In a market fueled by the artificial intelligence (AI) revolution, M&A activity will naturally accelerate as companies acquire or divest companies/ business units to unlock operating efficiencies. Whether one is the acquiror or acquiree, directors should be mindful of whether the current executive compensation programs have strategic alignment, promote retention and protect executives in the spirit of maximizing shareholder value. Irrespective of whether preliminary discussions have occurred, companies should proactively assess their programs for competitiveness and reflect on key considerations to manage human capital issues through a possible transaction.
A key item of an executive’s compensation arrangement are the Change-in-Control (“CIC”) severance provisions, which encompass special benefits received in connection with a CIC of the company, and commonly, following a subsequent termination from the surviving company (known as a “double trigger”). Formal CIC arrangements help attract and retain key talent beyond the transaction by mitigating any concerns over potential job loss. By encouraging neutrality to a transaction, effective severance protections ensure executives are focused on shareholder interests during the diligence process. Additionally, CIC protections provide further protections to shareholders by requiring an executive’s execution of a release of claims and compliance with restrictive covenants, such as noncompete and nonsolicit covenants. As a powerful compensation tool, compensation committees should review their CIC severance arrangements against market practice to ensure overall competitiveness.

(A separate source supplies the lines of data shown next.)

<file path="src/hdl/cwrc_pkg.sv">
// Purpose: shared constants for the configuration word and reset control
// Assumes: 10 MHz system clock, 32-bit classic Wishbone register port
// Notes:   one word per register, byte addresses below
package cwrc_pkg;

  ////////////////////////////////////////////////////////////////////////////
  // configuration word layout
  localparam int          CFG_W          = 14;
  localparam int          CFG_CP_BIT     = 13;
  localparam int          CFG_BROWNOUT_THRESHOLD_SELECT_BIT   = 7;
  localparam int          CFG_BROWNOUT_ENABLE_BIT  = 6;
  localparam int          CFG_POWERUP_TIMER_ENABLE_N_BIT  = 3;
  localparam int          CFG_WATCHDOG_ENABLE_BIT   = 2;
  localparam int          CFG_OSC_HI     = 1;
  localparam int          CFG_OSC_LO     = 0;
  localparam logic [13:0] CFG_UNIMPL     = 14'h1f30;
  localparam logic [13:0] CFG_ERASED     = 14'h3fff;

  localparam logic [1:0]  OSC_RC         = 2'h3;
  localparam logic [1:0]  OSC_HS         = 2'h2;
  localparam logic [1:0]  OSC_XT         = 2'h1;
  localparam logic [1:0]  OSC_LP         = 2'h0;

  ////////////////////////////////////////////////////////////////////////////
  // register map
  localparam int          ADR_W          = 8;
  localparam logic [7:0]  REG_CONFIG     = 8'h00;
  localparam logic [7:0]  REG_FLAGS      = 8'h04;
  localparam logic [7:0]  REG_CAUSE      = 8'h08;
  localparam logic [7:0]  REG_IRQ_STAT   = 8'h0c;
  localparam logic [7:0]  REG_IRQ_MASK   = 8'h10;

  localparam int          FLAG_TO_BIT    = 0;
  localparam int          FLAG_PD_BIT    = 1;
  localparam int          FLAG_SLEEP_BIT = 2;

  // reset cause bit positions, shared by cause, status and mask registers
  localparam int          CAUSE_W        = 6;
  localparam int          C_POR          = 0;
  localparam int          C_MASTER_CLEAR_PIN_RUN     = 1;
  localparam int          C_MASTER_CLEAR_PIN_SLEEP   = 2;
  localparam int          C_WDT_RUN      = 3;
  localparam int          C_WDT_WAKE     = 4;
  localparam int          C_BOR          = 5;
  localparam logic [5:0]  CAUSE_RESET    = 6'h01;
  localparam logic [5:0]  MASK_RESET     = 6'h00;

  ////////////////////////////////////////////////////////////////////////////
  // timing
  localparam int          CLK_PERIOD_NS  = 100;
  localparam int          MASTER_CLEAR_PIN_FILT_NS   = 2000;
  localparam int          MASTER_CLEAR_PIN_FILT_CYC  =
    (MASTER_CLEAR_PIN_FILT_NS + CLK_PERIOD_NS - 1) / CLK_PERIOD_NS;

  typedef enum logic [2:0]
  {
    ST_RUN   = 3'b001,
    ST_SLEEP = 3'b010,
    ST_HOLD  = 3'b100
  } cwrc_state_t;

endpackage : cwrc_pkg

</file>
<file path="src/hdl/cwrc_master_clear_pin_filter.sv">
// Purpose: glitch filter for the active-low master clear pin
// Assumes: pin sampled synchronously to clk_i
// Notes:   level changes only after FILT_CYC equal samples in a row
`timescale 1ns/1ps
module cwrc_master_clear_pin_filter
  import cwrc_pkg::*;
#(
  parameter int FILT_CYC = MASTER_CLEAR_PIN_FILT_CYC
)
(
  input  wire logic clk_i,
  input  wire logic rst_i,
  input  wire logic pin_n_i,
  output logic      level_n_o,
  output logic      fall_o
);

  localparam int CW = $clog2(FILT_CYC + 1);
  localparam logic [CW-1:0] LAST = CW'(FILT_CYC - 1);

  logic [CW-1:0] count;

  // a pulse shorter than FILT_CYC samples restarts the count and is dropped
  always_ff @(posedge clk_i)
  begin
    if (rst_i)
    begin
      count     <= '0;
      level_n_o <= 1'b1;
      fall_o    <= 1'b0;
    end
    else
    begin
      fall_o <= 1'b0;
      if (pin_n_i == level_n_o)
        count <= '0;
      else if (count == LAST)
      begin
        count     <= '0;
        level_n_o <= pin_n_i;
        fall_o    <= ~pin_n_i;
      end
      else
        count <= count + CW'(1);
    end
  end

endmodule : cwrc_master_clear_pin_filter

</file>
<file path="src/hdl/cwrc_reset_ctrl.sv">
// Purpose: configuration word decode and reset source classification
// Assumes: all inputs synchronous to clk_i; Wishbone classic slave
// Notes:   reset class outputs steer the core; flags tell software why
`timescale 1ns/1ps
module cwrc_reset_ctrl
  import cwrc_pkg::*;
#(
  parameter logic [13:0] CFG_INIT = CFG_ERASED,
  parameter int          FILT_CYC = MASTER_CLEAR_PIN_FILT_CYC
)
(
  input  wire logic        clk_i,
  input  wire logic        rst_i,
  // wishbone classic slave
  input  wire logic [7:0]  adr_i,
  input  wire logic [31:0] dat_i,
  output logic      [31:0] dat_o,
  input  wire logic        we_i,
  input  wire logic [3:0]  sel_i,
  input  wire logic        cyc_i,
  input  wire logic        stb_i,
  output logic             ack_o,
  // reset sources and core events
  input  wire logic        program_mode_i,
  input  wire logic        supply_good_i,
  input  wire logic        master_clear_pin_n_i,
  input  wire logic        wdt_timeout_i,
  input  wire logic        brownout_detect_i,
  input  wire logic        sleep_i,
  input  wire logic        clrwdt_i,
  input  wire logic        wake_irq_i,
  // master clear pin drive, never used
  output logic             master_clear_pin_o,
  output logic             master_clear_pin_oe_o,
  // decoded configuration
  output logic             code_protect_o,
  output logic             brownout_threshold_select_o,
  output logic             brownout_enable_o,
  output logic             powerup_timer_en_o,
  output logic             watchdog_enable_o,
  output logic      [3:0]  osc_mode_o,
  output logic             ext_clock_ok_o,
  // reset class outputs
  output logic             core_reset_o,
  output logic             por_pulse_o,
  output logic             wake_resume_o,
  output logic             sleeping_o,
  output logic             timeout_flag_o,
  output logic             powerdown_flag_o,
  output logic             irq_o
);

  ////////////////////////////////////////////////////////////////////////////
  // helpers

  function automatic logic [31:0] merge_bytes(input logic [31:0] old_v,
                                              input logic [31:0] new_v,
                                              input logic [3:0]  sel);
    logic [31:0] r;
    r = old_v;
    for (int i = 0; i < 4; i++)
      if (sel[i])
        r[i*8 +: 8] = new_v[i*8 +: 8];
    return r;
  endfunction : merge_bytes

  function automatic logic [31:0] w1c(input logic [31:0] v,
                                      input logic [3:0]  sel);
    logic [31:0] r;
    r = '0;
    for (int i = 0; i < 4; i++)
      if (sel[i])
        r[i*8 +: 8] = v[i*8 +: 8];
    return r;
  endfunction : w1c

  ////////////////////////////////////////////////////////////////////////////
  // declarations

  logic [13:0]     cfg_word;
  logic [13:0]     cfg_view;
  logic [5:0]      cause;
  logic [5:0]      irq_stat;
  logic [5:0]      irq_mask;
  logic [5:0]      next_cause_evt;
  logic            timeout_flag;
  logic            powerdown_flag;
  cwrc_state_t     state;
  cwrc_state_t     next_state;
  logic            por_pend;
  logic            supply_q;
  logic            bor_q;
  logic            master_clear_pin_level_n;
  logic            master_clear_pin_fall;
  logic            por_evt;
  logic            bor_evt;
  logic            wdt_evt;
  logic            hold_src;
  logic            bus_req;
  logic            bus_wr;
  logic [31:0]     rd_word;
  logic [31:0]     wr_cfg;
  logic [5:0]      clr_bits;

  ////////////////////////////////////////////////////////////////////////////
  // configuration word decode

  // stored bits below are ignored where unimplemented, reads force them high
  assign cfg_view = cfg_word | CFG_UNIMPL;

  assign code_protect_o              = ~cfg_word[CFG_CP_BIT];
  assign brownout_threshold_select_o = cfg_word[CFG_BROWNOUT_THRESHOLD_SELECT_BIT];
  assign brownout_enable_o           = cfg_word[CFG_BROWNOUT_ENABLE_BIT];
  // power-up delay depends on its own bit only, never on brown-out enable
  assign powerup_timer_en_o          = ~cfg_word[CFG_POWERUP_TIMER_ENABLE_N_BIT];
  assign watchdog_enable_o           = cfg_word[CFG_WATCHDOG_ENABLE_BIT];

  always_comb
  begin
    unique case (cfg_word[CFG_OSC_HI:CFG_OSC_LO])
      OSC_RC:  osc_mode_o = 4'h8;
      OSC_HS:  osc_mode_o = 4'h4;
      OSC_XT:  osc_mode_o = 4'h2;
      OSC_LP:  osc_mode_o = 4'h1;
    endcase
  end

  // the crystal modes take a driven clock as readily as a crystal
  assign ext_clock_ok_o = (cfg_word[CFG_OSC_HI:CFG_OSC_LO] != OSC_RC);

  // the watchdog acts inside the core only, the pin is never driven
  assign master_clear_pin_o    = 1'b0;
  assign master_clear_pin_oe_o = 1'b0;

  ////////////////////////////////////////////////////////////////////////////
  // reset source detection

  cwrc_master_clear_pin_filter #(
    .FILT_CYC  (FILT_CYC)
  ) u_master_clear_pin_filter (
    .clk_i     (clk_i),
    .rst_i     (rst_i),
    .pin_n_i   (master_clear_pin_n_i),
    .level_n_o (master_clear_pin_level_n),
    .fall_o    (master_clear_pin_fall)
  );

  always_ff @(posedge clk_i)
  begin
    if (rst_i)
    begin
      por_pend <= 1'b1;
      supply_q <= 1'b0;
      bor_q    <= 1'b0;
    end
    else
    begin
      por_pend <= 1'b0;
      supply_q <= supply_good_i;
      bor_q    <= brownout_enable_o & brownout_detect_i;
    end
  end

  // a rising supply, or leaving the system reset, counts as power-on
  assign por_evt = por_pend | (supply_good_i & ~supply_q);
  assign bor_evt = brownout_enable_o & brownout_detect_i & ~bor_q;
  assign wdt_evt = watchdog_enable_o & wdt_timeout_i;

  // levels that keep the core in reset for as long as they last
  assign hold_src = ~supply_good_i | ~master_clear_pin_level_n
                  | (brownout_enable_o & brownout_detect_i);

  ////////////////////////////////////////////////////////////////////////////
  // cause classification, highest priority first

  always_comb
  begin
    next_cause_evt = '0;
    if (por_evt)
      next_cause_evt[C_POR] = 1'b1;
    else if (bor_evt)
      next_cause_evt[C_BOR] = 1'b1;
    else if (master_clear_pin_fall && state == ST_SLEEP)
      next_cause_evt[C_MASTER_CLEAR_PIN_SLEEP] = 1'b1;
    else if (master_clear_pin_fall)
      next_cause_evt[C_MASTER_CLEAR_PIN_RUN] = 1'b1;
    else if (wdt_evt && state == ST_SLEEP)
      next_cause_evt[C_WDT_WAKE] = 1'b1;
    else if (wdt_evt && state == ST_RUN)
      next_cause_evt[C_WDT_RUN] = 1'b1;
  end

  ////////////////////////////////////////////////////////////////////////////
  // operating state

  always_comb
  begin
    next_state = state;
    unique case (state)
      ST_RUN:
        if (hold_src || por_evt)
          next_state = ST_HOLD;
        else if (sleep_i)
          next_state = ST_SLEEP;
      ST_SLEEP:
        if (hold_src || por_evt)
          next_state = ST_HOLD;
        else if (wdt_evt || wake_irq_i)
          next_state = ST_RUN;
      ST_HOLD:
        if (!hold_src && !por_evt)
          next_state = ST_RUN;
      default:
        next_state = ST_HOLD;
    endcase
  end

  always_ff @(posedge clk_i)
  begin
    if (rst_i)
      state <= ST_HOLD;
    else
      state <= next_state;
  end

  assign sleeping_o = (state == ST_SLEEP);

  ////////////////////////////////////////////////////////////////////////////
  // reset class outputs

  // core_reset loads reset state; the unaffected class is not wired to it,
  // so those registers keep their value and only power-on leaves them open
  always_ff @(posedge clk_i)
  begin
    if (rst_i)
    begin
      core_reset_o  <= 1'b1;
      por_pulse_o   <= 1'b0;
      wake_resume_o <= 1'b0;
    end
    else
    begin
      core_reset_o  <= hold_src | por_evt | next_cause_evt[C_WDT_RUN];
      por_pulse_o   <= next_cause_evt[C_POR];
      // watchdog wake resumes execution without touching core state
      wake_resume_o <= next_cause_evt[C_WDT_WAKE]
                     | (sleeping_o & wake_irq_i & ~hold_src & ~por_evt);
    end
  end

  ////////////////////////////////////////////////////////////////////////////
  // timeout and powerdown flags

  always_ff @(posedge clk_i)
  begin
    if (rst_i)
    begin
      timeout_flag   <= 1'b1;
      powerdown_flag <= 1'b1;
    end
    else if (next_cause_evt[C_POR] || next_cause_evt[C_BOR])
    begin
      timeout_flag   <= 1'b1;
      powerdown_flag <= 1'b1;
    end
    else if (next_cause_evt[C_MASTER_CLEAR_PIN_SLEEP])
    begin
      timeout_flag   <= 1'b1;
      powerdown_flag <= 1'b0;
    end
    else if (next_cause_evt[C_WDT_WAKE])
    begin
      timeout_flag   <= 1'b0;
      powerdown_flag <= 1'b0;
    end
    else if (next_cause_evt[C_WDT_RUN])
    begin
      timeout_flag   <= 1'b0;
      powerdown_flag <= 1'b1;
    end
    else if (sleeping_o && wake_irq_i && !hold_src)
    begin
      timeout_flag   <= 1'b1;
      powerdown_flag <= 1'b0;
    end
    else if (state == ST_RUN && sleep_i)
    begin
      timeout_flag   <= 1'b1;
      powerdown_flag <= 1'b0;
    end
    else if (state == ST_RUN && clrwdt_i)
    begin
      timeout_flag   <= 1'b1;
      powerdown_flag <= 1'b1;
    end
    // master clear while running leaves both flags as they were
  end

  assign timeout_flag_o   = timeout_flag;
  assign powerdown_flag_o = powerdown_flag;

  ////////////////////////////////////////////////////////////////////////////
  // wishbone slave

  assign bus_req = cyc_i & stb_i & ~ack_o;
  assign bus_wr  = bus_req & we_i;
  assign wr_cfg  = merge_bytes({18'h0, cfg_word}, dat_i, sel_i);
  assign clr_bits = (bus_wr && adr_i == REG_IRQ_STAT)
                  ? 6'(w1c(dat_i, sel_i)) : 6'h0;

  always_ff @(posedge clk_i)
  begin
    if (rst_i)
      ack_o <= 1'b0;
    else
      ack_o <= bus_req;
  end

  // the word is only reachable in programming mode; writes store 0 for
  // programmed and 1 for erased bits as given, with the unimplemented bits stored as 1
  always_ff @(posedge clk_i)
  begin
    if (rst_i)
      cfg_word <= CFG_INIT;
    else if (bus_wr && adr_i == REG_CONFIG && program_mode_i)
      cfg_word <= wr_cfg[13:0] | CFG_UNIMPL;
  end

  always_ff @(posedge clk_i)
  begin
    if (rst_i)
      irq_mask <= MASK_RESET;
    else if (bus_wr && adr_i == REG_IRQ_MASK && sel_i[0])
      irq_mask <= dat_i[5:0];
  end

  always_ff @(posedge clk_i)
  begin
    if (rst_i)
      cause <= CAUSE_RESET;
    else if (next_cause_evt != 6'h0)
      cause <= next_cause_evt;
  end

  // a new event in the clearing cycle stays set
  always_ff @(posedge clk_i)
  begin
    if (rst_i)
      irq_stat <= 6'h0;
    else
      irq_stat <= (irq_stat & ~clr_bits) | next_cause_evt;
  end

  assign irq_o = |(irq_stat & irq_mask);

  always_comb
  begin
    rd_word = 32'h0;
    unique case (adr_i)
      REG_CONFIG:
        if (program_mode_i)
          rd_word = {18'h0, cfg_view};
      REG_FLAGS:
      begin
        rd_word[FLAG_TO_BIT]    = timeout_flag;
        rd_word[FLAG_PD_BIT]    = powerdown_flag;
        rd_word[FLAG_SLEEP_BIT] = sleeping_o;
      end
      REG_CAUSE:    rd_word = {26'h0, cause};
      REG_IRQ_STAT: rd_word = {26'h0, irq_stat};
      REG_IRQ_MASK: rd_word = {26'h0, irq_mask};
      default:      rd_word = 32'h0;
    endcase
  end

  always_ff @(posedge clk_i)
  begin
    if (rst_i)
      dat_o <= 32'h0;
    else if (bus_req && !we_i)
      dat_o <= rd_word;
    else
      dat_o <= 32'h0;
  end

endmodule : cwrc_reset_ctrl

</file>
<file path="config.mk">
export PLATFORM = sky130hd
export DESIGN_NAME = cwrc_reset_ctrl
export DESIGN_NICKNAME = d
export VERILOG_FILES = /design/src/hdl/cwrc_pkg.sv /design/src/hdl/cwrc_master_clear_pin_filter.sv /design/src/hdl/cwrc_reset_ctrl.sv
export SDC_FILE = /design/constraint.sdc
export NUM_CORES = 1
export LEC_CHECK = 0
export BUFFER_PORTS_ARGS = -buffer_cell sky130_fd_sc_hd__clkbuf_2
export CAP_MARGIN = 20
export CELL_PAD_IN_SITES_DETAIL_PLACEMENT = 1
export CELL_PAD_IN_SITES_GLOBAL_PLACEMENT = 1
export CORE_MARGIN = 4
export CORE_UTILIZATION = 25
export DETAILED_ROUTE_END_ITERATION = 10
export GPL_ROUTABILITY_DRIVEN = 0
export GPL_TIMING_DRIVEN = 0
export PLACE_DENSITY_LB_ADDON = 0.3
export SETUP_SLACK_MARGIN = 0.1
export SLEW_MARGIN = 30
export SYNTH_ARGS = -nofsm -noshare
export SYNTH_HDL_FRONTEND = slang
export SYNTH_HIERARCHICAL = 1
export SYNTH_SLANG_ARGS = --single-unit
</file>
<file path="constraint.sdc">
create_clock -name clk_i -period 2.71 [get_ports clk_i]
set_clock_uncertainty 0.15 [all_clocks]
set_input_delay 0 -clock clk_i [delete_from_list [all_inputs] [get_ports clk_i]]
set_output_delay 0 -clock clk_i [all_outputs]
set_load 0.03 [all_outputs]
</file>
==> results of run 1 <==
report_power, final:
| group | internal [mW] | switching, mW |
|---|---|---|
| Sequential | 0.802 | 0.00659 |
| Combinational | 0.0835 | 0.117 |
| Clock | 0.207 | 0.264 |
| Total | 1.09 | 0.388 |
final timing paths:
| check | from | endpoint | slack, ns | depth (start not counted) |
|---|---|---|---|---|
| hold reg to reg | u_master_clear_pin_filter/count[0] | u_master_clear_pin_filter/count[0] | 0.31 | 1 |
| hold / removal | program_mode_i | dat_o[3] | 0.03 | 5 |
| setup / recovery | adr_i[3] | cfg_word[13] | 0.31 | 7 |
| setup reg to reg | state[1] | dat_o[2] | 0.43 | 6 |
state kept, by name, summed over array words and instances (netlist names):
name and flops:
irq_stat 6, por_pend 1, cfg_word 7, u_master_clear_pin_filter/count 5, ack_o 1, irq_mask 6
dat_o 10, bor_q 1, wake_resume_o 1, u_master_clear_pin_filter/fall_o 1, timeout_flag_o 1, core_reset_o 1
u_master_clear_pin_filter/level_n_o 1, state 3, por_pulse_o 1, supply_q 1, powerdown_flag_o 1, cause 6
cell type report:
| class | count | share of cell area |
|---|---|---|
| inverters | 9 | 0.0103 |
| clock buffers | 7 | 0.0245 |
| flip-flops and latches | 54 | 0.307 |
| multi-input cells | 220 | 0.379 |
| clock inverters | 1 | 0.00142 |
| well taps | 136 | 0.0483 |
| plain buffers | 35 | 0.0643 |
| repair buffers | 89 | 0.165 |
through the flow:
step                setup WS (ns)  hold WS [ns]  instances  total power, mW  area [um2]
floorplan                   0.953        -0.122        318            0.946        2680
global placement            0.812        0.0815        516            0.999        3160
detailed placement          0.823        0.0863        516             1.00        3160
CTS                         0.305        0.0110        551             1.50        3520
global route                0.205        0.0448        551             1.56        3520
finish                      0.314        0.0295        551             1.48        3520
logic make-up (layout without fill, tap and decap cells):
family,count (synthesis),count (layout),share of synthesized area
AO/OA/AOI/OAI,65,65,0.153
XOR/XNOR,4,4,0.0134
adder cells (fa/ha/maj),1,1,0.00480
buffers and inverters,44,141,0.101
flip-flops,54,54,0.415
multiplexers,12,12,0.0465
other,1,20,0.00144
AND/OR/NAND/NOR,118,118,0.265
routing by layer:
layer | vias to the layer above | share of wire | wire [um]
met1 | 1192 | 0.47 | 3750
li1 | 1244 | - | -
met2 | 49 | 0.48 | 3860
met5 | - | 0 | 0
met3 | 8 | 0.038 | 303
met4 | 0 | 0.0081 | 65
what timing repair did:
item                       in CTS  in global routing
hold buffers                   27                  0
hold endpoints to repair       33                  0
gates resized for setup         0                  0
setup endpoints to repair       0                  0
worst max-delay path, stage by stage:
cell           delay [ns]
dlygate4sd3_1        0.53
buf_2                0.19
nor2_1               0.41
and4b_1              0.36
a21oi_1              0.09
a311o_1              0.31
dlygate4sd3_1        0.55
cell usage after synthesis, types with 3 or more instances:
| master | n | area [um2] |
|---|---|---|
| clkbuf_1 | 7 | 26.3 |
| xor2_1 | 3 | 26.3 |
| nand2_1 | 26 | 97.6 |
| nand3_1 | 17 | 85.1 |
| o21ai_0 | 19 | 95.1 |
| a22oi_1 | 5 | 37.5 |
| inv_1 | 8 | 30.0 |
| and2_1 | 5 | 31.3 |
| nand3b_1 | 4 | 30.0 |
| o211ai_1 | 4 | 30.0 |
| nor2b_1 | 10 | 62.6 |
| and3_1 | 5 | 31.3 |
| nor2_1 | 18 | 67.6 |
| buf_4 | 25 | 188 |
| nand4b_1 | 3 | 26.3 |
| nand2b_1 | 3 | 18.8 |
| and3b_1 | 5 | 43.8 |
| dfxtp_1 | 54 | 1080 |
| nor3_1 | 5 | 25.0 |
| and4b_1 | 3 | 30.0 |
| mux2i_1 | 11 | 110 |
| a21oi_1 | 24 | 120 |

Beyond establishing CIC protections for executives, directors must consider other key issues, which vary depending on a company’s role in the transaction.
Target Company
Beyond the standard cash severance, directors of an acquisition target should also evaluate how outstanding incentive awards may be impacted by an acquisition:
- Annual Incentives. Directors should gain clarity on how metrics in the plan are treated should a transaction occur. Consideration of performance levels and where awards may settle following the transaction should be assessed for appropriateness.
- Long-Term Incentives. While unvested time based equity awards generally fully vest upon a qualifying termination following a CIC, the treatment of performance-based equity awards in connection with a CIC raises unique complexities. Specifically, directors should understand whether performance-awards vest in full or pro rata and how performance is determined for purposes of calculating the number of vested performance awards (e.g., based on actual performance or assumed target performance). Insights into how an acquiror’s assumption or non-assumption of outstanding equity awards impact award treatment under a transaction should also be considered.
Acquiring Company
Directors of acquiring companies have the added difficulty of integrating both legacy compensation plans and human capital related programs. To do this effectively, diligence must be placed on the acquired company’s culture, legacy programs, and key personnel that will be crucial to the transaction’s success.
- Culture Integration. Company culture is a key sticking point in any transaction and differences are typically not moderated until after closing. Key components of company culture, such as human capital and ESG-related initiatives, should be reviewed well in advance of transaction completion. Differences and opinions should be openly and collaboratively discussed by both parties.
- Program Diligence. Directors should ensure proper diligence on the acquired company is conducted, with a focus on understanding standing compensation and severance practices, current organizational structure and equity award treatment following the transaction. Companies should consider whether there are any deficiencies or contradictory elements in the current programs at the target.
- Retention Initiatives. Throughout the integration and diligence process, directors and HR teams may consider retentive initiatives, such as one-time cash or equity awards, for key talent identified at the acquiree. Crucial talent can help with the integration of the target company’s units and alleviate some of the uncertainty stirred by a transaction.
There is a tremendous amount of work that goes into a potential transaction and leaning on experts to help navigate these complex issues is a path to success. While many companies strive to develop consistent and effective compensation programs, the uncertainty and variability caused by any potential transaction can upset the current operating state of both acquiror or acquiree companies, and directors should be prepared well in advance. Market resources, such as Meridian’s 2023 study of Change in Control Severance Arrangements can guide directors in evaluating their company’s current practices that may be impacted by a transaction.